Me and my parents owned and built around 60 million dollars worth of Apartments, Offices and Commercial retail back in the 70-80's in Brazos County and sold all the property but keep the mineral rights, we got royalties on a few straight well drills then they where capped in the 80s. Now I can see 100s of horizontal drillings going on 2013 Drilling Maps online in Bryan and College station suburbs and commercial properties and a lot of them are projected on the old properties we sold and kept the mineral rights and we have not been contacted at all! We where builders in other states and move around a lot maybe they lost track of our land line. During hurricane Alicia we lost paper data for all mineral rights that were in a Houston, TX storage room in the flood plane, nothing was saved digitally. I am trying to figure out how to file our mineral rights with our contact information but get lost. I am a computer consultant and know how information technology works they went from paper to digital and when I search Brazos Valley Courthouse and RRC I cannot find a created database of mineral right owners, they most likely could not afford anyone to go back 30 years through all the paper data and enter anything over 10 years back into the database and the custodians of the old mineral rights may have trashed all our deeds along with mineral rights and never entered it in the database wanting to go paperless If they did make a database it is not found in RRC or google.

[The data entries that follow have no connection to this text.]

`config.mk`:
```
export PLATFORM = sky130hd
export DESIGN_NAME = nasti_narrower_writer
export DESIGN_NICKNAME = d
export VERILOG_FILES = /design/src/rtl/nasti_pkg.sv /design/src/rtl/nasti_narrower_w_slicer.sv /design/src/rtl/nasti_narrower_writer.sv
export SDC_FILE = /design/constraint.sdc
export NUM_CORES = 1
export LEC_CHECK = 0
export CORE_MARGIN = 2
export CORE_UTILIZATION = 35
export DETAILED_ROUTE_END_ITERATION = 16
export GPL_TIMING_DRIVEN = 1
export PLACE_DENSITY = 0.69
export SYNTH_ARGS = -nofsm -noshare
export SYNTH_HDL_FRONTEND = slang
export SYNTH_SLANG_ARGS = --single-unit
```
`constraint.sdc`:
```
create_clock -name clk -period 3.3 [get_ports clk]
set_input_delay 0.66 -clock clk [delete_from_list [all_inputs] [get_ports clk]]
set_output_delay 0.66 -clock clk [all_outputs]
set_load 0.01 [all_outputs]
```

Having worked as a database DBA for big companies, I suspect that it first be designed to search by survey to mineral right owners but not mineral right owners to anything, If they did it would have a big map with mineral right owners in the Brazos valley our sold land would probably have the land Mineral rights unknown. Any suggestions?
Dear Mr. Caporina,
A sad situation to find yourself in. Indexing of record books are done by Grantor books and Grantee books. Some states have sectional indexes, but not us.

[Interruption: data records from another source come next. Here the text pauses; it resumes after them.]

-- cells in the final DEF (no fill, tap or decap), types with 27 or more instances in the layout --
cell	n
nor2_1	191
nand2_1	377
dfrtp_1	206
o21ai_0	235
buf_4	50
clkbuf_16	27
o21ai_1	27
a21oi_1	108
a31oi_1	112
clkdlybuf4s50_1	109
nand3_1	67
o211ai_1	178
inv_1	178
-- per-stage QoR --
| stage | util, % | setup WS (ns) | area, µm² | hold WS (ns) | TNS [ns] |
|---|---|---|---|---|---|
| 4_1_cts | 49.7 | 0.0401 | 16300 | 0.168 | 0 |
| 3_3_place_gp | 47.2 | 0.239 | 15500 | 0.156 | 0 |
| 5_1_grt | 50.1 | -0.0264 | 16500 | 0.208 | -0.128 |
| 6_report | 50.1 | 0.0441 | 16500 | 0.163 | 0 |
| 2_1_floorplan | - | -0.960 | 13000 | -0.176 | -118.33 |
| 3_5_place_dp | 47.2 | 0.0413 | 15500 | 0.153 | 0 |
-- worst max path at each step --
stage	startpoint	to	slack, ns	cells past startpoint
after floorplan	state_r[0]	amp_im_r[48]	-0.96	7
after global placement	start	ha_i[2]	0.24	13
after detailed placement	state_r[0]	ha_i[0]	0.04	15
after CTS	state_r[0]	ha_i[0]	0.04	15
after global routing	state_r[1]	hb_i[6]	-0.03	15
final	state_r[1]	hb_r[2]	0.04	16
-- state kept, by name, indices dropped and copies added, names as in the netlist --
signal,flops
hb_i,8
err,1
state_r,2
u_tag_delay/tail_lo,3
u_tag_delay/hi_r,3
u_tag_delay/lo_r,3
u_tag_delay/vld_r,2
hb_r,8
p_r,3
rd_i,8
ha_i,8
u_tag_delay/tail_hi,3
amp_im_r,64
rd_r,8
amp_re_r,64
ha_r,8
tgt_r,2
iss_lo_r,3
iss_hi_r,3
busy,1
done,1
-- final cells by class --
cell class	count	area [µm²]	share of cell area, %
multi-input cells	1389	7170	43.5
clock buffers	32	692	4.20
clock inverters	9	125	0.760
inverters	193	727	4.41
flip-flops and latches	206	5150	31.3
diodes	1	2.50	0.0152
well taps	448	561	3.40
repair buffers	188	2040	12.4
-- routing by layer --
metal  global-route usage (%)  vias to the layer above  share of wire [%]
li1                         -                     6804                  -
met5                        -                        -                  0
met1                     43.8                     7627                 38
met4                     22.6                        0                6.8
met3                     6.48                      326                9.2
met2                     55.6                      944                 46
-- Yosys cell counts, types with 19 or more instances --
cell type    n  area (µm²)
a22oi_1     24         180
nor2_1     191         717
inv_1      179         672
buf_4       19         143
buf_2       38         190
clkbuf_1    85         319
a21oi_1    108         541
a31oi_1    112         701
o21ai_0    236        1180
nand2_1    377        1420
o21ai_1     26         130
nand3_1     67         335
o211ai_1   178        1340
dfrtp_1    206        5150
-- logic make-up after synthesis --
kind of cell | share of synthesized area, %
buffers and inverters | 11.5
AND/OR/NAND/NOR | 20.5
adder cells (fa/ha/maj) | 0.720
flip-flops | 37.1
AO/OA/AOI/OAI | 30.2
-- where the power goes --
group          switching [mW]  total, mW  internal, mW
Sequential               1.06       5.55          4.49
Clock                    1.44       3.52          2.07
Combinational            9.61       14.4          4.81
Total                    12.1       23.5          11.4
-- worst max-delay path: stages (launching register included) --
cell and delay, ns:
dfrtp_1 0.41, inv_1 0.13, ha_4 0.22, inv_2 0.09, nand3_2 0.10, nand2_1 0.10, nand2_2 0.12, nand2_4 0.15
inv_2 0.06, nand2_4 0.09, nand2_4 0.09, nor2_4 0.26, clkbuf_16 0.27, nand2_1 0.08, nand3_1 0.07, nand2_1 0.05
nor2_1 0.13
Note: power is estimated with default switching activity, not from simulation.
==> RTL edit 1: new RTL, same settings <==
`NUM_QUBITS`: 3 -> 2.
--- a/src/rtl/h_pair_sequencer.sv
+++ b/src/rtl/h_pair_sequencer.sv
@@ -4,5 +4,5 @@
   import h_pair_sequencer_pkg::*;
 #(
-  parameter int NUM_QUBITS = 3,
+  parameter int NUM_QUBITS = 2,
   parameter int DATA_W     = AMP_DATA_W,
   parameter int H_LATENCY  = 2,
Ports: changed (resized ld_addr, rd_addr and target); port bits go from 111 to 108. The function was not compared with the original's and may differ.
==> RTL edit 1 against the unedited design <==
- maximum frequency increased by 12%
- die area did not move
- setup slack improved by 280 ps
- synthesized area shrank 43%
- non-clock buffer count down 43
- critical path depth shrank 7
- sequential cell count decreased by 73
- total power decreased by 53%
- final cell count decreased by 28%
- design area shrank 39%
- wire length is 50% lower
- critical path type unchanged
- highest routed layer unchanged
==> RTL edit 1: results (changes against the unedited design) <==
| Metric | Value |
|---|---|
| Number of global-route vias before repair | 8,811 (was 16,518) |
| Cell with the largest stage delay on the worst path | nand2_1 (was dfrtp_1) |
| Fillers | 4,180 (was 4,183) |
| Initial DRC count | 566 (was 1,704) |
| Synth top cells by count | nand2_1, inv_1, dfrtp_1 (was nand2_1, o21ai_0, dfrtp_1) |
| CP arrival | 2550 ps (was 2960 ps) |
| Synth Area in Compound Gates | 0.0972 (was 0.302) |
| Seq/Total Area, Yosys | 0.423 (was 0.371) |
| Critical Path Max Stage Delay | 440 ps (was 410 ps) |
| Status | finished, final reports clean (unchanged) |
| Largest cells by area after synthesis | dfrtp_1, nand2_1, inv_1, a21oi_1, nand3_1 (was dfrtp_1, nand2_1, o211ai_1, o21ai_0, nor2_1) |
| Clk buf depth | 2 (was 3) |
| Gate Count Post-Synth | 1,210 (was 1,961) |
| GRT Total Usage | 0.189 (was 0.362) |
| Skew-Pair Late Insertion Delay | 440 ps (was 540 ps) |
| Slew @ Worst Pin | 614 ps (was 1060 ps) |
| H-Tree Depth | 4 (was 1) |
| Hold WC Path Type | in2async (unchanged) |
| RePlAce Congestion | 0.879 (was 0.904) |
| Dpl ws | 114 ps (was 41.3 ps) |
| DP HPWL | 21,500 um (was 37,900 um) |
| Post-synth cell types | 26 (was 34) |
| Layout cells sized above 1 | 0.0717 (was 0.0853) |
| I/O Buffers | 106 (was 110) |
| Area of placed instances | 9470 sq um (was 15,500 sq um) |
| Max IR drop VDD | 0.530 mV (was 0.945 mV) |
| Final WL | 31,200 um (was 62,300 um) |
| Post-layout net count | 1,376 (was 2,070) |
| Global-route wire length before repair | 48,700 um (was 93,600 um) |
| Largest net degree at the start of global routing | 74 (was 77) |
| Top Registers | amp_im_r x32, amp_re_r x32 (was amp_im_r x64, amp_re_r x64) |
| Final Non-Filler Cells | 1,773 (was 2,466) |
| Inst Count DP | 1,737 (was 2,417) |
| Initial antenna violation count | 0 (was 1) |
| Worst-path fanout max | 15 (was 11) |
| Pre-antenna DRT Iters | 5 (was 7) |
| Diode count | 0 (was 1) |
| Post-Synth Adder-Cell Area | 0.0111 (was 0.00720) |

Since you know the names of the entities, a landman/abstractor could pretty easily identify lands on which your family and/or corporations retained the mineral rights.
At that point, you would want to file an Affidavit of Identity at the Brazos Courthouse, naming the former commercial properties name, your name and a listing of properties involved. Have the clerk index all names.
There are other steps to take, but you must take those (or something similiar).
Best
Buddy CottenThanks for your reply, your help made it is easy to understand what we need to do now.
Joseph,
Buddy is correct in how to identify all of the properties you once had. One issue I see frequently is where property owners sell the surface and improvements and retain the mineral rights, but they move away and their current mailing address is not updated. Tax bills don't make it to the owner, and the royalties may be sold on the courthouse steps for delinquent taxes. I hope that is not an issue for your property, but make sure keeping the taxes paid and keeping the county tax assessor / collector and county appraiser up to date with your mailing address is not emphasized enough for mineral / royalty owners. Best of luck with your minerals, it sounds like there is lots of activity coming your way.